母親過世了,但母親的悲傷,依然影響著繼續活著的法絲塔。法絲塔彷彿有著替代性創傷,害怕自己像母親一樣遭到強暴的攻擊,她效法從母親那聽到的故事,將整顆馬鈴薯放在自己的陰道裡,用這當地最常見的土生作物,做為抵抗暴力侵入的最後一道防線。然而,當這樣的恐懼成了法絲塔行事的最高指導原則,卻也讓她的生命沒有一絲活力,只是活在無盡的恐懼之中,這顆馬鈴薯不只是法絲塔貞操的守護者,到後來,也像一個阻礙生命之泉流動的封印了。

可將這部電影視為法絲塔的心靈解放之旅,看她要如何解開這生命中沈重的封印。電影透過她與男園丁的互動,呈現關係從懷疑到信任的歷程,真實的互動取代原先極端的恐怖想像。

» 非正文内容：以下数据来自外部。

$ cat config.mk
export PLATFORM = sky130hd
export DESIGN_NAME = bsrs_register_set
export DESIGN_NICKNAME = d
export VERILOG_FILES = /design/src/rtl/bsrs_register_set.v
export VERILOG_INCLUDE_DIRS = /design/src /design/src/rtl
export SDC_FILE = /design/constraint.sdc
export NUM_CORES = 1
export LEC_CHECK = 0
export ABC_CLOCK_PERIOD_IN_PS = 11880
export CORE_UTILIZATION = 53
export CTS_CLUSTER_SIZE = 16
export DETAILED_ROUTE_END_ITERATION = 10
export DONT_BUFFER_PORTS = 1
export GPL_ROUTABILITY_DRIVEN = 0
export PLACE_DENSITY = 0.74
export SYNTH_ARGS = -nofsm -noshare
export SYNTH_HDL_FRONTEND = slang
export SYNTH_SLANG_ARGS = --single-unit
$ cat constraint.sdc
create_clock -name clk_i -period 11.88 [get_ports clk_i]
set_input_delay 1.782 -clock clk_i [delete_from_list [all_inputs] [get_ports clk_i]]
set_output_delay 1.782 -clock clk_i [all_outputs]
set_load 0.02 [all_outputs]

而白人女雇主與法絲塔的關係,則重現種族與階級的壓迫,然而這壓迫也蓄積了法絲塔反擊的能量,也因此她第一次自己走在夜晚的街頭,那雖是她不得已的冒險,但人們總是在嘗試過後得著新的勇氣與突破。直到一晚,舅舅突然壓著她的口鼻,無法呼吸的法絲塔奮力掙脫,在舅舅的話語中,她覺察到自己其實想要好好活著,於是她起身去拿回該屬於自己的東西。

我們都在家庭的呵護與愛之下長大,但我們可能也承接著一直存在於家庭裡的創傷。奶水是個具象化的文學比喻,家庭規則的潛移默化、家庭經驗的學習與複製、權威者語言與價價觀的內化等等,都可能成為我們生命中的一種封印,成為我們一輩子極力對抗的心魔。

最終,法絲塔獨自背著母親的遺體,來到了大海邊,她帶著母親看著前方無盡的大海,那是一種生命的和解,終於,她可以好好埋葬母親,終於,那些創傷,有轉化與改變的可能。

而我們的心魔,可能還在等待我們與之和解的那一天,那些生命裡的封印,等待著我們去冒險。